Here’s the full class:

class KNN:
    def __init__(self,x_train, y_train,x_test,y_test, num_neighbors):
        self.x_train = x_train
        self.y_train = y_train
        self.x_test = x_test
        self.y_test = y_test
        self.num_neighbors = num_neighbors
    def classify_individual(self, x_test_individual):
        dist_and_ind = []
        for ix,ex in enumerate(self.x_train):
            dist = euclidean_distance(x_test_individual,ex)
            dist_and_ind.append([dist,ix])
      
        dist_and_ind = np.array(dist_and_ind)
        dist_and_ind = dist_and_ind[dist_and_ind[:,0].argsort()]
        desired_indices = dist_and_ind[:self.num_neighbors,1].astype(np.int32)
        return np.round(np.mean(self.y_train[desired_indices]))

    def classify(self):
        pred_labels=[]
        for i in self.x_test:
            pred_label = self.classify_individual(i)
            pred_labels.append(pred_label)
        
        return pred_labels
    def error(self):
        pred_labels = self.classify()
        return np.mean( pred_labels != self.y_test )
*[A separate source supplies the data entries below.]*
File: src/hw/spi_ss_pkg.sv
// Constants and carrier types of the slave-select control block
`default_nettype none
package spi_ss_pkg;
	localparam int unsigned CLK_PERIOD_NS = 10;
	localparam int unsigned SCK_HALF_NS   = 40;
	localparam int unsigned SCK_HALF_CYC  =
		(SCK_HALF_NS + CLK_PERIOD_NS - 1) / CLK_PERIOD_NS;
	localparam int unsigned DIV_W         = 3;
	localparam int unsigned DATA_W        = 8;
	localparam logic [DIV_W-1:0] DIV_RST  = 3'h0;
	localparam logic [DIV_W-1:0] DIV_LAST = DIV_W'(SCK_HALF_CYC - 1);
	localparam logic [2:0] CNT_RST        = 3'h0;
	localparam logic [2:0] LAST_BIT       = 3'h7;
	localparam logic [7:0] DATA_RST       = 8'h00;
	localparam logic [1:0] RXQ_EMPTY      = 2'h0;
	localparam logic [1:0] RXQ_FULL       = 2'h2;
	localparam logic [3:0] PINS_IN        = 4'hF;
	localparam logic [3:0] PINS_LOW       = 4'h0;

	typedef enum logic [1:0] {M_IDLE, M_LOW, M_HIGH} mstate_e;

	typedef struct packed {
		logic ss;
		logic sck;
		logic mosi;
		logic miso;
	} pin_bus_s;

	typedef struct packed {
		pin_bus_s            s1;
		pin_bus_s            s2;
		logic                sck_d;
		logic                master;
		logic                flag;
		mstate_e             mst;
		logic [DIV_W-1:0]    div;
		logic [2:0]          cnt;
		logic                mbit;
		logic [DATA_W-1:0]   shift;
		logic [DATA_W-1:0]   tx_hold;
		logic [1:0][DATA_W-1:0] rxq;
		logic                rx_wp;
		logic                rx_rp;
		logic [1:0]          rx_cnt;
		pin_bus_s            val;
		pin_bus_s            oe_n;
	} state_s;
endpackage : spi_ss_pkg
`default_nettype wire

File: src/hw/spi_ss_ctrl.sv
// Slave-select control with a small shifter and receive buffer
//
// Operation
// - A slave seeing select high clears its bit counter and drops partial bits at once.
// - As slave the select pin is always an input.
// - Slave with select low is active and drives MISO only if the user asks; rest are inputs.
// - Slave with select high keeps all pins as inputs and receives nothing.
// - As master the select pin direction is the user's own choice.
// - Master with select as output treats it as a plain output with no effect on the unit.
// - Select driven low on a master whose select is an input clears the master bit.
// - That forced switch returns MOSI and SCK to inputs.
// - The forced switch sets the done flag; an interrupt needs both enables.
// - After the forced switch only a software write brings master mode back.
// - A slave with select high accepts new data but shifts nothing out.
// - The done flag is set after each full byte in both modes.
`default_nettype none
module spi_ss_ctrl (
	input  wire logic                        clk,
	input  wire logic                        rstn,
	input  wire spi_ss_pkg::pin_bus_s        pin_in,
	output var  spi_ss_pkg::pin_bus_s        pin_out,
	output var  spi_ss_pkg::pin_bus_s        pin_oe_n,
	input  wire spi_ss_pkg::pin_bus_s        pin_dir,
	input  wire logic                        ss_level,
	input  wire logic                        serial_unit_enable,
	input  wire logic                        master_wr,
	input  wire logic                        master_wdata,
	output logic                             master_select_bit,
	output logic                             transfer_done_flag,
	input  wire logic                        flag_clr,
	input  wire logic                        transfer_irq_enable,
	input  wire logic                        global_irq_enable,
	output logic                             irq,
	input  wire logic                        tx_valid,
	input  wire logic [spi_ss_pkg::DATA_W-1:0] tx_data,
	output logic                             tx_ready,
	output logic                             rx_valid,
	output logic [spi_ss_pkg::DATA_W-1:0]    rx_data,
	input  wire logic                        rx_ready
);
	spi_ss_pkg::state_s                st;
	spi_ss_pkg::state_s                next_st;
	logic                              loss;
	logic                              active;
	logic                              rise;
	logic                              rx_full;
	logic                              tx_take;
	logic                              pop;
	logic                              done;
	logic                              push;
	logic [spi_ss_pkg::DATA_W-1:0]     push_data;

	// Only the second sync stage is ever read
	assign loss    = serial_unit_enable & st.master & ~pin_dir.ss & ~st.s2.ss;
	assign active  = serial_unit_enable & ~st.master & ~st.s2.ss;
	assign rise    = st.s2.sck & ~st.sck_d;
	assign rx_full = st.rx_cnt == spi_ss_pkg::RXQ_FULL;
	// Master stalls its next byte while the buffer is full
	assign tx_ready = ~st.master | ((st.mst == spi_ss_pkg::M_IDLE) & ~rx_full);
	assign tx_take  = tx_valid & tx_ready;
	assign rx_valid = st.rx_cnt != spi_ss_pkg::RXQ_EMPTY;
	assign rx_data  = st.rxq[st.rx_rp];
	assign pop      = rx_valid & rx_ready;

	assign master_select_bit  = st.master;
	assign transfer_done_flag = st.flag;
	assign irq      = st.flag & transfer_irq_enable & global_irq_enable;
	assign pin_out  = st.val;
	assign pin_oe_n = st.oe_n;

	always_comb begin
		next_st   = st;
		done      = 1'b0;
		push_data = st.shift;
		push      = 1'b0;
		next_st.s1    = pin_in;
		next_st.s2    = st.s1;
		next_st.sck_d = st.s2.sck;
		if (st.master & serial_unit_enable) begin
			case (st.mst)
				spi_ss_pkg::M_IDLE: begin
					if (tx_take) begin
						next_st.shift = tx_data;
						next_st.cnt   = spi_ss_pkg::CNT_RST;
						next_st.div   = spi_ss_pkg::DIV_RST;
						next_st.mst   = spi_ss_pkg::M_LOW;
					end
				end
				spi_ss_pkg::M_LOW: begin
					next_st.div = st.div + 3'h1;
					if (st.div == spi_ss_pkg::DIV_LAST) begin
						next_st.div  = spi_ss_pkg::DIV_RST;
						next_st.mst  = spi_ss_pkg::M_HIGH;
						next_st.mbit = st.s2.miso;
					end
				end
				spi_ss_pkg::M_HIGH: begin
					next_st.div = st.div + 3'h1;
					if (st.div == spi_ss_pkg::DIV_LAST) begin
						// Shift on the falling edge so MOSI is stable at the rise
						next_st.div   = spi_ss_pkg::DIV_RST;
						push_data     = {st.shift[6:0], st.mbit};
						next_st.shift = push_data;
						if (st.cnt == spi_ss_pkg::LAST_BIT) begin
							done        = 1'b1;
							next_st.mst = spi_ss_pkg::M_IDLE;
						end else begin
							next_st.cnt = st.cnt + 3'h1;
							next_st.mst = spi_ss_pkg::M_LOW;
						end
					end
				end
				default: next_st.mst = spi_ss_pkg::M_IDLE;
			endcase
		end else begin
			next_st.mst = spi_ss_pkg::M_IDLE;
			if (tx_take & ~st.master) begin
				next_st.tx_hold = tx_data;
			end
			if (!active) begin
				// Idle slave: counter cleared, partial bits dropped
				next_st.cnt   = spi_ss_pkg::CNT_RST;
				next_st.shift = next_st.tx_hold;
			end else if (rise) begin
				push_data     = {st.shift[6:0], st.s2.mosi};
				next_st.shift = push_data;
				if (st.cnt == spi_ss_pkg::LAST_BIT) begin
					done          = 1'b1;
					next_st.cnt   = spi_ss_pkg::CNT_RST;
					next_st.shift = st.tx_hold;
				end else begin
					next_st.cnt = st.cnt + 3'h1;
				end
			end
		end
		if (loss) begin
			next_st.master = 1'b0;
			next_st.mst    = spi_ss_pkg::M_IDLE;
			next_st.cnt    = spi_ss_pkg::CNT_RST;
		end
		// Only software can raise the master bit again
		if (master_wr) begin
			next_st.master = master_wdata;
		end
		// A new event wins over a clear in the same cycle
		next_st.flag = done | loss | (st.flag & ~flag_clr);
		// Overrun: a byte finished while both entries are full is dropped
		push = done & ~rx_full;
		if (push) begin
			next_st.rxq[st.rx_wp] = push_data;
			next_st.rx_wp         = ~st.rx_wp;
		end
		if (pop) begin
			next_st.rx_rp = ~st.rx_rp;
		end
		case ({push, pop})
			2'b10:   next_st.rx_cnt = st.rx_cnt + 2'h1;
			2'b01:   next_st.rx_cnt = st.rx_cnt - 2'h1;
			default: next_st.rx_cnt = st.rx_cnt;
		endcase
		// Pin drive follows the next mode so a lost master lets go at once
		next_st.val.ss   = ss_level;
		next_st.val.sck  = 1'b0;
		next_st.val.mosi = 1'b0;
		next_st.val.miso = 1'b0;
		next_st.oe_n     = ~pin_dir;
		if (serial_unit_enable & next_st.master) begin
			next_st.oe_n.ss   = ~pin_dir.ss;
			next_st.val.sck   = next_st.mst == spi_ss_pkg::M_HIGH;
			next_st.val.mosi  = next_st.shift[7];
			next_st.oe_n.miso = 1'b1;
		end else if (serial_unit_enable) begin
			next_st.oe_n      = spi_ss_pkg::PINS_IN;
			next_st.val.miso  = next_st.shift[7];
			next_st.oe_n.miso = ~(active & ~loss & pin_dir.miso);
		end
	end

	always_ff @(posedge clk or negedge rstn) begin
		if (!rstn) begin
			st         <= '0;
			st.s1      <= spi_ss_pkg::PINS_IN;
			st.s2      <= spi_ss_pkg::PINS_IN;
			// Same level as the synchroniser reset, so no false rise after reset
			st.sck_d   <= 1'b1;
			st.mst     <= spi_ss_pkg::M_IDLE;
			st.div     <= spi_ss_pkg::DIV_RST;
			st.cnt     <= spi_ss_pkg::CNT_RST;
			st.shift   <= spi_ss_pkg::DATA_RST;
			st.tx_hold <= spi_ss_pkg::DATA_RST;
			st.rx_cnt  <= spi_ss_pkg::RXQ_EMPTY;
			st.val     <= spi_ss_pkg::PINS_LOW;
			st.oe_n    <= spi_ss_pkg::PINS_IN;
		end else begin
			st <= next_st;
		end
	end

	logic lost_now;
	assign lost_now = loss & ~master_wr;
endmodule : spi_ss_ctrl
`default_nettype wire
The last error function is just to determine the percentage of wrong guesses.

The Moment of Truth

Initialize our KNN object.

knn = KNN(X_train,y_train,X_test,y_test,5)

Run the error.

knn.error()

0.0

Success! Out of 15 test points, our KNN classifier didn’t make a single mistake, even with those tricky non-linear groups that seemed difficult to separate.